Mustapa also acknowledged complaints from
unemployed graduates and stock investors (after
allegations of stock market manipulation).
Although he described inflation, which
reached 3.1% in May, as "moderate", the rate is
expected to accelerate following the hike in
retail petrol and diesel prices by 7% and 23%
respectively in May - the third time fuel prices
have been raised since October 2004. Over the last
two months, public bus and taxi fares have risen
by almost a third. What's more, passenger fares
for Penang ferries have doubled, highway tolls
rose earlier this year, and postal rates have
jumped, while airlines have imposed fuel
surcharges.
These and the rising prices of
food items have led to murmurs among Malaysians
who are already feeling the pinch. "I used to pay
60 sen for one loaf of benggali roti (a
type of white bread); it's now 70 sen," complained
one shopper in Penang. "And you know, steamed
kaya (a sweet spread made of coconut milk
and eggs) has gone up from RM2 a cup to RM2.80."
A Penang-based housewife, Choo, said, "The
school bus for my kids used to cost RM40 a couple
of years ago, then it went up to RM50 last year.
Now it's RM60." One vegetable seller said the
price of local chili pepper had risen from RM0.70
to RM1.30 per 100 grams since the oil price hike,
while the prices of spring onions and Chinese
celery have soared by more than 10% in the same
period. In May alone, prices of basic food items
such as cabbages rose 11.8%, eggs 8% and wet
noodles 4.8% compared to the previous month,
according to the Statistics Department's figures.
But it is the petrol and diesel price
hikes that are proving to be the most inflationary
- and they have also thrown the spotlight on the
national oil corporation, Petronas. It is
difficult to gauge if the removal of fuel
subsidies is warranted in the face of Petronas'
glowing results. For the financial year ended
March 31, 2004, Petronas posted a profit before
tax of $9.9 billion on the back of revenue
amounting to $25.7 billion - a margin of 39.3%.

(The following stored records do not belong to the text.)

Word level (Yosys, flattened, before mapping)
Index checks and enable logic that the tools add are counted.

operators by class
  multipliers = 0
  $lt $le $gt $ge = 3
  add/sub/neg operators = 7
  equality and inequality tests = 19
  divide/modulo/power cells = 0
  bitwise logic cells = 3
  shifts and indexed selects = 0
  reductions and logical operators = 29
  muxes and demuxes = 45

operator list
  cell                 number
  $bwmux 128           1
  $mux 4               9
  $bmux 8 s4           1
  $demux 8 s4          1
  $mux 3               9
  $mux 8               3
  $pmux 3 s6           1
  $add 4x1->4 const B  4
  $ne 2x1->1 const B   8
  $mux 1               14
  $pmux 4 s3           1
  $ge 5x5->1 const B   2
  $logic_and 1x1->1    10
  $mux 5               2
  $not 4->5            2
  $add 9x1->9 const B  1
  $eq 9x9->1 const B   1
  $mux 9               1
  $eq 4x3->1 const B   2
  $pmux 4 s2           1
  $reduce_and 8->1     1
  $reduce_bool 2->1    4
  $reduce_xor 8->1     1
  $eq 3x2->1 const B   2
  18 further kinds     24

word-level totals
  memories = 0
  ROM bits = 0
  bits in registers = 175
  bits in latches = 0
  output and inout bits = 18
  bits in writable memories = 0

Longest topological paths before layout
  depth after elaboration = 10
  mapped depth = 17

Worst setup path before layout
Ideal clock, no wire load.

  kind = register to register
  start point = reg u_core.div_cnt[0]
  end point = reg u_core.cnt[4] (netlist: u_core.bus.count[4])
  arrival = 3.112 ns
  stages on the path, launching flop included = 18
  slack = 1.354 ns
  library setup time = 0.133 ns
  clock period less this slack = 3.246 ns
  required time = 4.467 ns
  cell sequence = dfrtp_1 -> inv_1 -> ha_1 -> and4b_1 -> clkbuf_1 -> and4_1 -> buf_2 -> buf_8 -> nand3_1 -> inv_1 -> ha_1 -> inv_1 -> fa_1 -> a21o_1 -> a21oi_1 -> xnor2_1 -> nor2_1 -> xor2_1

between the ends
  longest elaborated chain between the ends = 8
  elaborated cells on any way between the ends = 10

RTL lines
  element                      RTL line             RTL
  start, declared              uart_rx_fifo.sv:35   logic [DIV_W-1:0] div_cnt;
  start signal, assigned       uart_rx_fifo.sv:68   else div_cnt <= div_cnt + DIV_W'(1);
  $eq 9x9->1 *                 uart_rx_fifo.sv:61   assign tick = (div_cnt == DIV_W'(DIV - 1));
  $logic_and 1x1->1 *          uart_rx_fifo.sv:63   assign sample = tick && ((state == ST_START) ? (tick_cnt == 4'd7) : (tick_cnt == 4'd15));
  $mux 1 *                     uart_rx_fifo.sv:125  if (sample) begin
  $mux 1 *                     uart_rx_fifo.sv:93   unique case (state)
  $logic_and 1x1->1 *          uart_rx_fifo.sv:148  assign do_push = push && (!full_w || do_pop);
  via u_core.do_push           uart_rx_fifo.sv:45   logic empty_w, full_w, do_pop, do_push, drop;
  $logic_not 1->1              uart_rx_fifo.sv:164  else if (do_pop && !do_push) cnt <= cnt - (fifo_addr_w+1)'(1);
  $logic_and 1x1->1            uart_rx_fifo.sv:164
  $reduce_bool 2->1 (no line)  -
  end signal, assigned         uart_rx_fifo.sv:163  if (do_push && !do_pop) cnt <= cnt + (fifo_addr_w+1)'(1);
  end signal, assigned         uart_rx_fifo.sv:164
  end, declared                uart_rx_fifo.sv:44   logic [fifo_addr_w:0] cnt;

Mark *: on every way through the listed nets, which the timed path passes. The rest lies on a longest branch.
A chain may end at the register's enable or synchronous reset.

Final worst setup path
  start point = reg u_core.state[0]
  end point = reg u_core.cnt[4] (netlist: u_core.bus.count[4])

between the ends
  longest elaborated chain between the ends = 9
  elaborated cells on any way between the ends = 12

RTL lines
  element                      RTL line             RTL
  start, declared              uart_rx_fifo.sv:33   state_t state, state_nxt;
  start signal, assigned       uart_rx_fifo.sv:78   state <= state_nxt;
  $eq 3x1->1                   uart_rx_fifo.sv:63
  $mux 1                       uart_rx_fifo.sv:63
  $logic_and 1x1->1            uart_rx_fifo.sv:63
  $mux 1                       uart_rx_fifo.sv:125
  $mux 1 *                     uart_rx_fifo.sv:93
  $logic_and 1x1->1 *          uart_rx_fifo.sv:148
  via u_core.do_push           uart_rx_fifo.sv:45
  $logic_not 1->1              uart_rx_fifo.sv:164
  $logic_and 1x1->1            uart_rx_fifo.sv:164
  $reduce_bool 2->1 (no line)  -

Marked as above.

"It was an exceptionally successful year as the
group delivered its best financial performance
ever," said Petronas.
The oil corporation
is involved in a number of huge projects, not
least of which is financing the construction of
Putrajaya, the lavish new administrative capital
near Kuala Lumpur, and occasionally bailing out
politically well-connected firms. Petronas has a
64.4% stake in Putrajaya Holdings Sdn Bhd, the
concession holder, landowner and master developer
of Putrajaya. The lack of transparency over
Petronas' financial affairs rankles some analysts.
"It's a huge hole in the economy," says one
political commentator in Kuala Lumpur. "No one
[among the public] knows how much is going where."
Despite all the tariff and price
increases, Malaysia's Consumer Price Index (CPI)
indicated that prices rose by a mere 3.1%
year-on-year in May and by 2.6% for the five
months to May 2005. Still, this was the highest
rise since February 1999. In contrast, the CPI
rose just 1.4% last year and 1.2% in 2003. The
Malaysian Statistics Department said the higher
CPI in May was largely due to transport and
communication (up 3% from the previous month),
food (0.4%), alcohol and tobacco (0.3%).
So why the grumbling when inflation
appears to be at a low to moderate level? Part of
the problem can be explained by the income
inequalities in Malaysia - according to the Eighth
Malaysia Plan, about 25% of households earn a
monthly income of less than RM1,000 (US$265) per
month - the threshold most analysts believe would
allow a family to just about make ends meet. Many
blue-collar workers take home less than RM600 per
month. So any price increase of essentials will
hit them the hardest, no matter what the CPI says.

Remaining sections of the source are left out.